The project is the Superlinked Platform. The multi-service system that hosts vector-search use cases for our customers. A few services matter for this post: change-api is the ingestion edge, the consumers read from Kafka and run customer-specific indexing logic, and query-api serves search. ML engineers write the indexing and query code per customer, integrators wire it into the customer’s existing systems, and most of the design tension on the platform lives between those two roles.

We had a service called change-api, a thin HTTP layer in front of Kafka that integrators use to push items into the platform. From the start we had kept it customer-agnostic. The payload was a dict[str, Any] with a type_ field, and adding a new customer never required redeploying change-api. This is the textbook good idea. Generic producers, customer logic in the consumer, fewer moving pieces.

And it was wrong for us. Integrators on customer projects kept hitting the same wall. They could not tell from the OpenAPI spec what payload was expected, because there were no schemas at the edge, just a dict. They would send something, the API would accept it, and then the consumer would fail somewhere downstream with a validation error they had no real-time visibility into. To learn the contract they had to either read the consumer source for the exact version we had deployed, or fire payloads at it and reverse-engineer the errors. Neither of those is a thing you should have to do to integrate.

I wrote an RFC that undoes the original design. change-api now imports the customer’s schema and validates at the edge. It is no longer customer-agnostic. Adding a customer means redeploying change-api. We took that cost on purpose, because the alternative was paid by every integrator on every change, and the integrators were the people we were trying to help.
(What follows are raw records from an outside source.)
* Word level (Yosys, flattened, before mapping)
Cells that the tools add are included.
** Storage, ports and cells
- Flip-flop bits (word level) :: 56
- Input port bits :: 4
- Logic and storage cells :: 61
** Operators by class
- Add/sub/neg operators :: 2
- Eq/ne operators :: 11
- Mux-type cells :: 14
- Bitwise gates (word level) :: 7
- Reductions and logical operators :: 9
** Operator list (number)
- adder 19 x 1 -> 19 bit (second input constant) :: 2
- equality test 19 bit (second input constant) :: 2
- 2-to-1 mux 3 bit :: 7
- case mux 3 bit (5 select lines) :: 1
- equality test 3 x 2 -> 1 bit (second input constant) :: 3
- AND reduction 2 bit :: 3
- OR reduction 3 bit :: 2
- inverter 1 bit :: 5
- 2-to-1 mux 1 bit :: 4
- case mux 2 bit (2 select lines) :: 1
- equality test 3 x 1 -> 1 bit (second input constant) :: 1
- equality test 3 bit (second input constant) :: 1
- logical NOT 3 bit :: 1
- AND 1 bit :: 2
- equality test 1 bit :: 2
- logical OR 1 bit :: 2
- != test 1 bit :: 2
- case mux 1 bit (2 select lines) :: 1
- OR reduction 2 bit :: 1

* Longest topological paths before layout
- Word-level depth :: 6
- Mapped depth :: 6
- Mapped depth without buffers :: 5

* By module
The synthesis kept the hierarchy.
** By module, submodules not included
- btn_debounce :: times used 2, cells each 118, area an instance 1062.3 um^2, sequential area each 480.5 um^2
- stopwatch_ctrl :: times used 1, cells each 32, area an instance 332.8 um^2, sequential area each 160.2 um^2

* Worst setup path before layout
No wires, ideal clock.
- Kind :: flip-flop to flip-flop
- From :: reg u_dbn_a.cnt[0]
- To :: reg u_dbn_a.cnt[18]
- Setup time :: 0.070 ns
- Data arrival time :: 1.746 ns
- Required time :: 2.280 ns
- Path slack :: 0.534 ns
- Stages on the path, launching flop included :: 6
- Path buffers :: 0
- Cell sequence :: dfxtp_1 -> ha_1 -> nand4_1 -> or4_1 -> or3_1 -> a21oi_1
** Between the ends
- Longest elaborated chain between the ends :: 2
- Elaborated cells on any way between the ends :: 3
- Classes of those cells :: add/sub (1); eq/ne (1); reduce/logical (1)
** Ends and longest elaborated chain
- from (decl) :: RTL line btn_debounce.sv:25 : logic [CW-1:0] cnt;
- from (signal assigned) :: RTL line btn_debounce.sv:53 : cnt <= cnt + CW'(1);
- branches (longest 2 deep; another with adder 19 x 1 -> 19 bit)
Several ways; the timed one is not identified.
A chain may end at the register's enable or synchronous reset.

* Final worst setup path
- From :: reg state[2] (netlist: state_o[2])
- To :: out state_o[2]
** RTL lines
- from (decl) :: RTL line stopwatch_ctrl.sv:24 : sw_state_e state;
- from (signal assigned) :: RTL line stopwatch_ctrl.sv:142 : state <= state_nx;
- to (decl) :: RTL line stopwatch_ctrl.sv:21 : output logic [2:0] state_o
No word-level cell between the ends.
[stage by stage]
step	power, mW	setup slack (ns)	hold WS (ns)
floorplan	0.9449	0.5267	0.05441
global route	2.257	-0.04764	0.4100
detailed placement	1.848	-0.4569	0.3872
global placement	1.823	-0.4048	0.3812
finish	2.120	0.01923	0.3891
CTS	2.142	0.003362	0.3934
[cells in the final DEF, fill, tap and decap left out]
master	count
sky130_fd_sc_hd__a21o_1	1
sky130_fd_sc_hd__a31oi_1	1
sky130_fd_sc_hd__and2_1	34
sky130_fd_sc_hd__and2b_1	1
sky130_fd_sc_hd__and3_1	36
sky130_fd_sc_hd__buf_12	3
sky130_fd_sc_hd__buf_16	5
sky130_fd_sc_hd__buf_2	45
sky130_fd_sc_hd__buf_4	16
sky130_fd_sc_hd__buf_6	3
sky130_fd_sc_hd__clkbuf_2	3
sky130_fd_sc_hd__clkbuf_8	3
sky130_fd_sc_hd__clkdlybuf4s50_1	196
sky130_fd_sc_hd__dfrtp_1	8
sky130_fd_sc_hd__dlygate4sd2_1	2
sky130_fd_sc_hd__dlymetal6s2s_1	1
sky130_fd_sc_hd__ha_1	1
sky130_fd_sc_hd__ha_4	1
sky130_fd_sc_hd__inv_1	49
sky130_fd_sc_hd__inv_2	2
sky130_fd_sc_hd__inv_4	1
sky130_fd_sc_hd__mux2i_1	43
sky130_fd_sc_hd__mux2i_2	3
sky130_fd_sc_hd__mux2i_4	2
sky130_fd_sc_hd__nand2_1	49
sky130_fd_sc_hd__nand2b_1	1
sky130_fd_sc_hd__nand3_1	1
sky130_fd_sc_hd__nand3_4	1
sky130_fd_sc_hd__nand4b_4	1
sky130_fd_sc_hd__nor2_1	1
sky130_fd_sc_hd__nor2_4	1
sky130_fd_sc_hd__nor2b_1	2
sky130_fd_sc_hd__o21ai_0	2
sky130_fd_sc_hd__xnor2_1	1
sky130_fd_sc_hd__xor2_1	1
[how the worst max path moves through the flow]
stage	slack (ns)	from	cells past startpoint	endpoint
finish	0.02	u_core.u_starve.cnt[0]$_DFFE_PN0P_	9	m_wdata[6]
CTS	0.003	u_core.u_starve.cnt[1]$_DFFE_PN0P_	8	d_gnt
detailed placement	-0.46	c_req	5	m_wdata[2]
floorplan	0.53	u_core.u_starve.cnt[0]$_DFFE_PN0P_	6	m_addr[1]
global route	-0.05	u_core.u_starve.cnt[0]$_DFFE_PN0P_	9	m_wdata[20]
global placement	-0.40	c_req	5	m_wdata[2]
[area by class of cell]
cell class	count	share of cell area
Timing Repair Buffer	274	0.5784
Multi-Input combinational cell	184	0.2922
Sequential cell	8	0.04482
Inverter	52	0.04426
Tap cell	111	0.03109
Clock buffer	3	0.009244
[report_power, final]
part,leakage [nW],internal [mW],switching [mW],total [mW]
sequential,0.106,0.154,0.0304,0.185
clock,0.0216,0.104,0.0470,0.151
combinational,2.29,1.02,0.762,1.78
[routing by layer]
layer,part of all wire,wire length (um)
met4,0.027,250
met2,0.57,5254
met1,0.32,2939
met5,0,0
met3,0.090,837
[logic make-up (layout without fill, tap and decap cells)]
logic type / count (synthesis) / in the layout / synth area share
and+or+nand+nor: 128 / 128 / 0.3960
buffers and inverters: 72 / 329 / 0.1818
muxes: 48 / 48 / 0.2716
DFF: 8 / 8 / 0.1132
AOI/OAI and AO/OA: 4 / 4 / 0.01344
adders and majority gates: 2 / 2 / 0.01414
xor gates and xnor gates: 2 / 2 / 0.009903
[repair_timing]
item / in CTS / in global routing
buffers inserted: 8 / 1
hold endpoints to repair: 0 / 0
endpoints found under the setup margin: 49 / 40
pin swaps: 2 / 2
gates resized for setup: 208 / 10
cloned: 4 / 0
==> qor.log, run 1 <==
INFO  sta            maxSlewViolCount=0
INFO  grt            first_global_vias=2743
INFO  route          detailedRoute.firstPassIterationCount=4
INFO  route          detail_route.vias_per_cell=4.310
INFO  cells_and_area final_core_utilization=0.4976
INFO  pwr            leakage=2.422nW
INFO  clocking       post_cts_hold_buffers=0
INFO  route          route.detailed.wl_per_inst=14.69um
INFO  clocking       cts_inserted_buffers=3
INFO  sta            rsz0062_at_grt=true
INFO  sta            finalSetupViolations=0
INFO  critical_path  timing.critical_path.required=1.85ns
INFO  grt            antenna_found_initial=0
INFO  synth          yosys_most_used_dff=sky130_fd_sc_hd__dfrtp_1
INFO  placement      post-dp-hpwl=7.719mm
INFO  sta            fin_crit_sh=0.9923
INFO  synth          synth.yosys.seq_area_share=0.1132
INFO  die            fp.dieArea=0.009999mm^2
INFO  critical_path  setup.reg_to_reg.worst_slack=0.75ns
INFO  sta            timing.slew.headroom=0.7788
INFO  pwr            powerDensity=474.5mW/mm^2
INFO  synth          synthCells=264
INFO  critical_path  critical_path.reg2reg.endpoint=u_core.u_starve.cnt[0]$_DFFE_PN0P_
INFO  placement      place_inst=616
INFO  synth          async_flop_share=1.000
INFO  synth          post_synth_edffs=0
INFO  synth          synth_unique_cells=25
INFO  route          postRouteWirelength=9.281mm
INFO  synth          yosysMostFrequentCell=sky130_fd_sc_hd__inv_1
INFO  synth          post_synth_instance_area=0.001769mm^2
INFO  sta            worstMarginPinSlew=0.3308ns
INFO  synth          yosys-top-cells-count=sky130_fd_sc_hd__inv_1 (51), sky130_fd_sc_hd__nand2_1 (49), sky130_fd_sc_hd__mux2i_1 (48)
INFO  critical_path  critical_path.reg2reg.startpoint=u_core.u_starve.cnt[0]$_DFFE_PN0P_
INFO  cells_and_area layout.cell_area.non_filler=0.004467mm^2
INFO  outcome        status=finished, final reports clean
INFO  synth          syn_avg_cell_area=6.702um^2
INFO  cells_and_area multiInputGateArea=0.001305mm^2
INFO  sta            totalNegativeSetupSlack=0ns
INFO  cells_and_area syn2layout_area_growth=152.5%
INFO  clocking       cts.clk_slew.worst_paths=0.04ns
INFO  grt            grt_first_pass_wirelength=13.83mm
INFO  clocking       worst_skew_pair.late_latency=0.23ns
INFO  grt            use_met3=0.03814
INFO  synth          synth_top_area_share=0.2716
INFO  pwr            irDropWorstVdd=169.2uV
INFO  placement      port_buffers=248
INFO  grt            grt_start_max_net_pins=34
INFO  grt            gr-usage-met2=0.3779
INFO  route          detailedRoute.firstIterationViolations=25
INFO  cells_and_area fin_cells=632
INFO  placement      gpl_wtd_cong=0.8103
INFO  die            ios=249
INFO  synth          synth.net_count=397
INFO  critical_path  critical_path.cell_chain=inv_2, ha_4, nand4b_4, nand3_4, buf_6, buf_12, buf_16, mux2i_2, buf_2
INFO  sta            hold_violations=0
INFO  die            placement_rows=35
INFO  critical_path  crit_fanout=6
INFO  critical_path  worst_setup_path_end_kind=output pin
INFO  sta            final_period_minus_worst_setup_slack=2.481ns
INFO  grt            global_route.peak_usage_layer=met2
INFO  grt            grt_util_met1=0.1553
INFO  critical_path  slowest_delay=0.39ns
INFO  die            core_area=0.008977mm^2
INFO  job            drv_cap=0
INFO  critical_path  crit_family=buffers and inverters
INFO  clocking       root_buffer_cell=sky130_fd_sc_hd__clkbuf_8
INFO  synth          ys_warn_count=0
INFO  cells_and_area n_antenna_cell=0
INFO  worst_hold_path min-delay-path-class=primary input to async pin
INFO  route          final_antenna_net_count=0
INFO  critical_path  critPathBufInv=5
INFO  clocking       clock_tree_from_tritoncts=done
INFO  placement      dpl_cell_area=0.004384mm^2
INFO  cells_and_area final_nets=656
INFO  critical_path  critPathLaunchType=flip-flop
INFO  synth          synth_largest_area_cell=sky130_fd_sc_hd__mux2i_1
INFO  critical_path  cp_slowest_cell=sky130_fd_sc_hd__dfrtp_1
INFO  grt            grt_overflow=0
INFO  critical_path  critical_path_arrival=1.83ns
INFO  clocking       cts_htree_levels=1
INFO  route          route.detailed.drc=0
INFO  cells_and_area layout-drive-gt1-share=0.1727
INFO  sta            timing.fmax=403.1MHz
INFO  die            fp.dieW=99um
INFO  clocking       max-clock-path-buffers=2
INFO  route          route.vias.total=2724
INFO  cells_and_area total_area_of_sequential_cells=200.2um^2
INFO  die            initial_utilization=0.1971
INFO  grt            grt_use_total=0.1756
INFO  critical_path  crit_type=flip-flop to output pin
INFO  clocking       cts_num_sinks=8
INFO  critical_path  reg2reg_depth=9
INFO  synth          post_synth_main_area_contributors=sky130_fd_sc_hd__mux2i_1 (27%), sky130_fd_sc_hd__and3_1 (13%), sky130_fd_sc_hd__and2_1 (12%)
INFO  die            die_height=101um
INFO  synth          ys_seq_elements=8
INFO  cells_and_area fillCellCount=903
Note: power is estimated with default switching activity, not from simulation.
===== src/rtl/pipeline_forward_hazard_unit.sv =====
// Forwarding-select and load-use hazard control for the 5-stage RV32I pipeline (EX/MEM/WB rd tracking).
// Selects and stall are combinational with zero latency; stall holds IF/ID and bubble_ex inserts a NOP into ID/EX.
module pipeline_forward_hazard_unit #(
  parameter int REG_ADDR_W = 5,
  parameter int CNT_W      = 16
) (
  input  logic                  clk,
  input  logic                  rst_n,
  input  logic                  id_valid,
  input  logic [REG_ADDR_W-1:0] id_rs1,
  input  logic [REG_ADDR_W-1:0] id_rs2,
  input  logic                  id_rs1_used,
  input  logic                  id_rs2_used,
  input  logic [REG_ADDR_W-1:0] id_rd,
  input  logic                  id_regwrite,
  input  logic                  id_memread,
  input  logic                  flush,
  output logic [1:0]            forward_rs1,
  output logic [1:0]            forward_rs2,
  output logic                  stall,
  output logic                  bubble_ex,
  output logic [CNT_W-1:0]      stall_count
);

  typedef struct packed {
    logic                  valid;
    logic [REG_ADDR_W-1:0] rs1;
    logic [REG_ADDR_W-1:0] rs2;
    logic                  rs1_used;
    logic                  rs2_used;
    logic [REG_ADDR_W-1:0] rd;
    logic                  regwrite;
    logic                  memread;
  } ex_slot_t;

  typedef struct packed {
    logic [REG_ADDR_W-1:0] rd;
    logic                  regwrite;
    logic                  memread;
  } mem_slot_t;

  typedef struct packed {
    logic [REG_ADDR_W-1:0] rd;
    logic                  regwrite;
  } wb_slot_t;

  ex_slot_t  ex_q;
  ex_slot_t  ex_d;
  mem_slot_t mem_q;
  wb_slot_t  wb_q;

  // MEM beats WB so the youngest producer wins; loads in MEM have no data yet and x0 is never forwarded.
  function automatic logic [1:0] fwd_sel(input logic                  used,
                                         input logic [REG_ADDR_W-1:0] src,
                                         input mem_slot_t             mem,
                                         input wb_slot_t              wb);
    logic [1:0] sel;
    sel = 2'b00;
    if (used && mem.regwrite && !mem.memread && (mem.rd != '0) && (mem.rd == src)) begin
      sel = 2'b01;
    end else if (used && wb.regwrite && (wb.rd != '0) && (wb.rd == src)) begin
      sel = 2'b10;
    end
    return sel;
  endfunction

  always_comb begin
    forward_rs1 = fwd_sel(ex_q.rs1_used, ex_q.rs1, mem_q, wb_q);
    forward_rs2 = fwd_sel(ex_q.rs2_used, ex_q.rs2, mem_q, wb_q);
  end

  // Flush outranks stall: the ID instruction is dead, so holding it would be pointless.
  always_comb begin
    stall = !flush && id_valid && ex_q.valid && ex_q.memread && (ex_q.rd != '0) &&
            ((id_rs1_used && (id_rs1 == ex_q.rd)) || (id_rs2_used && (id_rs2 == ex_q.rd)));
    bubble_ex = stall | flush;
  end

  always_comb begin
    ex_d = '0;
    if (id_valid && !stall && !flush) begin
      ex_d.valid    = 1'b1;
      ex_d.rs1      = id_rs1;
      ex_d.rs2      = id_rs2;
      ex_d.rs1_used = id_rs1_used;
      ex_d.rs2_used = id_rs2_used;
      ex_d.rd       = id_rd;
      ex_d.regwrite = id_regwrite;
      ex_d.memread  = id_memread;
    end
  end

  always_ff @(posedge clk or negedge rst_n) begin
    if (!rst_n) begin
      ex_q        <= '0;
      mem_q       <= '0;
      wb_q        <= '0;
      stall_count <= '0;
    end else begin
      ex_q           <= ex_d;
      mem_q.rd       <= ex_q.rd;
      mem_q.regwrite <= ex_q.valid & ex_q.regwrite;
      mem_q.memread  <= ex_q.valid & ex_q.memread;
      wb_q.rd        <= mem_q.rd;
      wb_q.regwrite  <= mem_q.regwrite;
      if (stall && (stall_count != '1)) begin
        stall_count <= stall_count + CNT_W'(1);
      end
    end
  end

endmodule


===== config.mk =====
export PLATFORM = sky130hd
export DESIGN_NAME = pipeline_forward_hazard_unit
export DESIGN_NICKNAME = d
export VERILOG_FILES = /design/src/rtl/pipeline_forward_hazard_unit.sv
export SDC_FILE = /design/constraint.sdc
export NUM_CORES = 1
export LEC_CHECK = 0
export CORE_MARGIN = 2
export CORE_UTILIZATION = 30
export CTS_BUF_LIST = sky130_fd_sc_hd__clkbuf_16
export DETAILED_ROUTE_END_ITERATION = 8
export RECOVER_POWER = 100
export SYNTH_ARGS = -nofsm -noshare
export SYNTH_HDL_FRONTEND = slang
export SYNTH_SLANG_ARGS = --single-unit

===== constraint.sdc =====
create_clock -name clk -period 5.7 [get_ports clk]
set_clock_uncertainty 0.1 [all_clocks]
set_input_delay 1.14 -clock clk [delete_from_list [all_inputs] [get_ports clk]]
set_output_delay 1.14 -clock clk [all_outputs]
set_load 0.005 [all_outputs]
## config.mk

```make
export PLATFORM = sky130hd
export DESIGN_NAME = exec_sched
export DESIGN_NICKNAME = d
export VERILOG_FILES = /design/src/rtl/exec_pkg.sv /design/src/rtl/rr_arb2.sv /design/src/rtl/exec_sched.sv
export SDC_FILE = /design/constraint.sdc
export NUM_CORES = 1
export LEC_CHECK = 0
export ABC_AREA = 1
export CORE_ASPECT_RATIO = 0.7
export CORE_MARGIN = 5
export CORE_UTILIZATION = 34
export DETAILED_ROUTE_END_ITERATION = 12
export GPL_TIMING_DRIVEN = 0
export PLACE_DENSITY = 0.77
export SYNTH_ARGS = -nofsm -noshare
export SYNTH_HDL_FRONTEND = slang
export SYNTH_SLANG_ARGS = --single-unit
export TNS_END_PERCENT = 30
```

## constraint.sdc

```tcl
create_clock -name clk -period 4.4 [get_ports clk]
set_clock_uncertainty 0.05 [all_clocks]
set_input_delay 1.32 -clock clk [delete_from_list [all_inputs] [get_ports clk]]
set_output_delay 1.32 -clock clk [all_outputs]
set_load 0.03 [all_outputs]
```
[src/rtl/io_periph_bank.sv]
// Memory-mapped LED/LCD/hex/switch register bank with registered one-cycle reads.
// Optional switch debounce is enabled by defining IO_SW_DEBOUNCE_EN.
module io_periph_bank
  import io_periph_pkg::*;
#(
  parameter int NUM_HEX      = 8,
  parameter int SW_W         = 32,
  parameter int ADDR_W       = 12,
  parameter int DEBOUNCE_CYC = 16
) (
  input  logic                 clk_i,
  input  logic                 rst_i,
  input  logic [ADDR_W-1:0]    addr_i,
  input  logic [31:0]          wdata_i,
  input  logic [3:0]           be_i,
  input  logic                 we_i,
  input  logic                 re_i,
  output logic [31:0]          rdata_o,
  output logic                 rvalid_o,
  output logic                 err_o,
  input  logic [SW_W-1:0]      io_sw_i,
  output logic [31:0]          io_ledr_o,
  output logic [31:0]          io_ledg_o,
  output logic [31:0]          io_lcd_o,
  output logic [NUM_HEX*32-1:0] io_hex_o
);

  localparam logic [ADDR_W-1:0] HEX_END = ADDR_W'(HEX_BASE) + ADDR_W'(4 * NUM_HEX);

  logic [ADDR_W-1:0] word_addr_s;
  logic              addr_lsb_unused_s;
  io_sel_e           sel_s;
  logic [3:0]        hex_idx_s;
  logic [31:0]       hex_rd_s;
  logic [31:0]       rd_data_s;
  logic [SW_W-1:0]   sw_stable_s;

  logic [31:0] ledr_r;
  logic [31:0] ledg_r;
  logic [31:0] lcd_r;
  logic [31:0] hex_r [NUM_HEX];
  logic [31:0] rdata_r;
  logic        rvalid_r;
  logic        err_r;

  assign word_addr_s       = {addr_i[ADDR_W-1:2], 2'b00};
  assign addr_lsb_unused_s = ^addr_i[1:0];

  io_sw_sync #(
    .SW_W         (SW_W),
    .DEBOUNCE_CYC (DEBOUNCE_CYC)
  ) u_sw_sync (
    .clk       (clk_i),
    .rst       (rst_i),
    .sw_async  (io_sw_i),
    .sw_stable (sw_stable_s)
  );

  // Address decode; hex slots at or beyond NUM_HEX fall through to unmapped.
  always_comb begin
    sel_s     = SEL_NONE;
    hex_idx_s = word_addr_s[5:2] - 4'h4;
    if (word_addr_s == ADDR_W'(LEDR_OFF)) begin
      sel_s = SEL_LEDR;
    end else if (word_addr_s == ADDR_W'(LEDG_OFF)) begin
      sel_s = SEL_LEDG;
    end else if (word_addr_s == ADDR_W'(LCD_OFF)) begin
      sel_s = SEL_LCD;
    end else if ((word_addr_s >= ADDR_W'(HEX_BASE)) && (word_addr_s < HEX_END)) begin
      sel_s = SEL_HEX;
    end else if (word_addr_s == ADDR_W'(SW_OFF)) begin
      sel_s = SEL_SW;
    end else begin
      sel_s = SEL_NONE;
    end
  end

  // Read mux over the current (pre-write) register contents.
  always_comb begin
    hex_rd_s = 32'h0;
    for (int k = 0; k < NUM_HEX; k++) begin
      hex_rd_s = hex_rd_s | ({32{hex_idx_s == 4'(k)}} & hex_r[k]);
    end
    case (sel_s)
      SEL_LEDR: rd_data_s = ledr_r;
      SEL_LEDG: rd_data_s = ledg_r;
      SEL_LCD:  rd_data_s = lcd_r;
      SEL_HEX:  rd_data_s = hex_rd_s;
      SEL_SW:   rd_data_s = 32'(sw_stable_s);
      default:  rd_data_s = 32'h0;
    endcase
  end

  // Byte-enabled writes into the output registers.
  always_ff @(posedge clk_i or posedge rst_i) begin
    if (rst_i) begin
      ledr_r <= 32'h0;
      ledg_r <= 32'h0;
      lcd_r  <= 32'h0;
      for (int k = 0; k < NUM_HEX; k++) begin
        hex_r[k] <= 32'h0;
      end
    end else if (we_i) begin
      case (sel_s)
        SEL_LEDR: ledr_r <= byte_merge(ledr_r, wdata_i, be_i);
        SEL_LEDG: ledg_r <= byte_merge(ledg_r, wdata_i, be_i);
        SEL_LCD:  lcd_r  <= byte_merge(lcd_r, wdata_i, be_i);
        SEL_HEX: begin
          for (int k = 0; k < NUM_HEX; k++) begin
            if (hex_idx_s == 4'(k)) begin
              hex_r[k] <= byte_merge(hex_r[k], wdata_i, be_i);
            end
          end
        end
        default: ;
      endcase
    end
  end

  // Registered read response and error pulse.
  always_ff @(posedge clk_i or posedge rst_i) begin
    if (rst_i) begin
      rdata_r  <= 32'h0;
      rvalid_r <= 1'b0;
      err_r    <= 1'b0;
    end else begin
      rdata_r  <= re_i ? rd_data_s : 32'h0;
      rvalid_r <= re_i;
      err_r    <= ((re_i | we_i) & (sel_s == SEL_NONE)) | (we_i & (sel_s == SEL_SW));
    end
  end

  assign rdata_o   = rdata_r;
  assign rvalid_o  = rvalid_r;
  assign err_o     = err_r;
  assign io_ledr_o = ledr_r;
  assign io_ledg_o = ledg_r;
  assign io_lcd_o  = lcd_r;

  for (genvar g = 0; g < NUM_HEX; g++) begin : g_hex_out
    assign io_hex_o[32*g +: 32] = hex_r[g];
  end

endmodule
“Keep producers generic” is correct in most contexts. Ours was not most contexts. We had two customers, a small platform team, and integrators who needed the schema visible at the edge a lot more than we needed deployment independence from them. Adopting the principle without checking which side paid the cost was the mistake.

The same RFC also goes in the other direction in one place. The request-reply piece, where an integrator wants to optionally wait for the result of a push, is the kind of thing a team can talk itself into building from scratch. Correlation IDs, reply topics, timeout handling, ack semantics. A week of work and then maintenance forever. We used FastStream, which has the pattern built in. The example in their docs basically fits our use case as-is. Nothing custom.

The instinct to write it ourselves is always there. “Our case is slightly different” is true and almost never matters. FastStream handles the 95% and we live with the 5%, which is much cheaper than owning 100% of a Kafka RPC abstraction we would then have to debug at 2am.

Same project, opposite calls in the same document. The producer-agnostic principle was generally good and wrong for us, the Kafka library was generally good and right for us, and the only way I know to tell those apart is to actually go and look at who pays the cost in your specific situation when the principle holds, and who pays it when it doesn’t. The principle does not tell you that. It cannot.